Distribution over brand appears to have won out during the past decade in financial services.
However it seems the industry could learn a thing or two from the art world – particularly the British artist come-hatchet-man, Damien Hirst – as to the power of branding.
Last week, Hirst, who is most famous for slicing and pickling a range of God’s creatures and putting them on display, defied all existing rules in the art world by holding a very high-end car boot sale at London auctioneer, Sotheby’s.
Sidelining the dealers that had helped make him a splash in the art-world, Hirst went straight to the supermarket to sell 218 items rather than use the multitudes of art gallery ‘trucks’ and ‘vans’ to get him there, as is the norm.
Over two days Hirst pulled in £111million – at a time when financial mayhem and meltdown appeared to be taking hold around him.
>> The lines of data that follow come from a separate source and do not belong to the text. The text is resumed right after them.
<file path="src/rtl/trace_pkg.sv">
// trace_pkg: shared state encoding, entry width and rd_data field offsets for trace_capture.
package trace_pkg;
   typedef enum logic [1:0] {IDLE = 2'd0, ARMED = 2'd1, POST = 2'd2, DONE = 2'd3} state_t;
   function automatic int entry_w(input int stamp_w, pc_w, op_w, data_w);
      return stamp_w + pc_w + op_w + data_w;
   endfunction
   // Entry layout from LSB: result, opcode, pc, stamp
   localparam int RESULT_LO = 0;
   function automatic int opcode_lo(input int data_w);
      return data_w;
   endfunction
   function automatic int pc_lo(input int data_w, op_w);
      return data_w + op_w;
   endfunction
   function automatic int stamp_lo(input int data_w, op_w, pc_w);
      return data_w + op_w + pc_w;
   endfunction
endpackage

</file>
<file path="src/rtl/trace_ram.sv">
// trace_ram: entry store with one synchronous write port and one asynchronous read port.
module trace_ram #(
   parameter int DEPTH = 16,
   parameter int W = 62
) (
   input  logic                     clk,
   input  logic                     we,
   input  logic [$clog2(DEPTH)-1:0] waddr,
   input  logic [W-1:0]             wdata,
   input  logic [$clog2(DEPTH)-1:0] raddr,
   output logic [W-1:0]             rdata
);
   logic [W-1:0] mem [DEPTH];
   always_ff @(posedge clk) begin
      if (we) mem[waddr] <= wdata;
   end
   assign rdata = mem[raddr];
endmodule

</file>
<file path="src/rtl/trace_capture.sv">
// trace_capture: circular trace buffer that freezes a window around a PC/opcode trigger
// and drains it oldest-first over a valid/ready port.
module trace_capture
   import trace_pkg::*;
#(
   parameter int DATA_W    = 32,
   parameter int PC_W      = 8,
   parameter int OP_W      = 6,
   parameter int DEPTH     = 16,
   parameter int POST_TRIG = 8,
   parameter int STAMP_W   = 16
) (
   input  logic                                              clk,
   input  logic                                              reset,
   input  logic                                              cap_valid,
   input  logic [DATA_W-1:0]                                 cap_result,
   input  logic [PC_W-1:0]                                   cap_pc,
   input  logic [OP_W-1:0]                                   cap_opcode,
   input  logic                                              arm,
   input  logic [PC_W-1:0]                                   trig_pc,
   input  logic                                              trig_pc_en,
   input  logic [OP_W-1:0]                                   trig_op,
   input  logic                                              trig_op_en,
   output logic [1:0]                                        state,
   output logic [$clog2(DEPTH):0]                            count,
   output logic                                              rd_valid,
   input  logic                                              rd_ready,
   output logic [entry_w(STAMP_W, PC_W, OP_W, DATA_W)-1:0]   rd_data
);
   localparam int AW = $clog2(DEPTH);
   localparam int CW = AW + 1;
   localparam int EW = entry_w(STAMP_W, PC_W, OP_W, DATA_W);
   localparam logic [CW-1:0] FULL = CW'(DEPTH);
   localparam logic [AW-1:0] PL_INIT = AW'(POST_TRIG);

   state_t              state_q, state_d;
   logic [AW-1:0]       wr_ptr, rd_ptr, post_left;
   logic [CW-1:0]       count_q;
   logic [STAMP_W-1:0]  stamp;
   logic [EW-1:0]       rd_entry;
   logic                match, wr_en, clear, pop;

   assign match = cap_valid && (!trig_pc_en || cap_pc == trig_pc) && (!trig_op_en || cap_opcode == trig_op);
   assign wr_en = cap_valid && (state_q == ARMED || state_q == POST);
   assign clear = arm && (state_q == IDLE || state_q == DONE);
   assign rd_valid = state_q == DONE && count_q != '0;
   assign pop = rd_valid && rd_ready && !arm;
   // Popping decrements count, so wr_ptr - count walks forward through the window
   assign rd_ptr = wr_ptr - count_q[AW-1:0];
   assign rd_data = rd_valid ? rd_entry : '0;
   assign state = state_q;
   assign count = count_q;

   always_ff @(posedge clk) begin
      if (reset) state_q <= IDLE;
      else state_q <= state_d;
   end

   always_comb begin
      state_d = state_q;
      unique case (state_q)
         IDLE:  if (arm) state_d = ARMED;
         ARMED: if (match) state_d = POST_TRIG == 0 ? DONE : POST;
         POST:  if (cap_valid && post_left == AW'(1)) state_d = DONE;
         DONE:  if (arm) state_d = ARMED;
      endcase
   end

   always_ff @(posedge clk) begin
      if (reset) begin
         wr_ptr    <= '0;
         count_q   <= '0;
         post_left <= '0;
         stamp     <= '0;
      end else begin
         stamp <= stamp + STAMP_W'(1);
         if (clear) begin
            wr_ptr  <= '0;
            count_q <= '0;
         end else if (wr_en) begin
            wr_ptr  <= wr_ptr + AW'(1);
            count_q <= count_q == FULL ? count_q : count_q + CW'(1);
         end else if (pop) begin
            count_q <= count_q - CW'(1);
         end
         if (state_q == ARMED && match) post_left <= PL_INIT;
         else if (state_q == POST && cap_valid) post_left <= post_left - AW'(1);
      end
   end

   trace_ram #(.DEPTH(DEPTH), .W(EW)) u_ram (
      .clk   (clk),
      .we    (wr_en),
      .waddr (wr_ptr),
      .wdata ({stamp, cap_pc, cap_opcode, cap_result}),
      .raddr (rd_ptr),
      .rdata (rd_entry)
   );
endmodule

</file>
The UK Times’ chief art critic quipped: “If you can’t save money in the bank, then preserve it in formaldehyde is the message!” Critics suggested that Hurst’s dealer did in fact get involved in driving up the prices of some lots, as they have a vested interest in maintaining high prices for his work.
However counterparties to this merely stated that the dealers probably had their own list of clients they were purchasing on behalf of.
Nonetheless, two things appeared to defy basic economics in the very publicly engineered event.
Firstly, scarcity is one of the key determinants as to why some artworks fetch a high price, and secondly that they are produced by a talented and respected artist.
The branding power of Hirst and his entourage to drive up value when selling numerous items, many of which were not even created by Hirst himself but rather by people who work for him out of workshops and warehouses, is astounding.
Which brings us back to the over emphasis the financial services industry places on distribution.
Yes, distribution is very important in many if not all markets.
The car, food, medical and music industries are highly dependent on distribution businesses… even God himself requires foot soldiers and churches to spread his array of messages.
Yet it could be argued that the weakness of many financial services brands in the mindset of large proportions of consumers, contributes to them struggling to ascertain high value from engaging with many groups and/or the professionals within them.
Distribution has been king for some time now whereby the channels either fully or partly influence what a client/investor/consumer buys into.
Most efforts by financial services firms have achieved the aim of raising ‘brand profile’ yet failed to significantly elicit to the retail market the benefits of engaging with them – be it a perceived or real benefit.
What Messrs Hirst & others (Apple, Coca-Cola, Nike etc.) have been good at doing is demanding a premium.
In a week when some of the most iconic global brands of the industry have disappeared or been tainted, can financial services groups ever get there?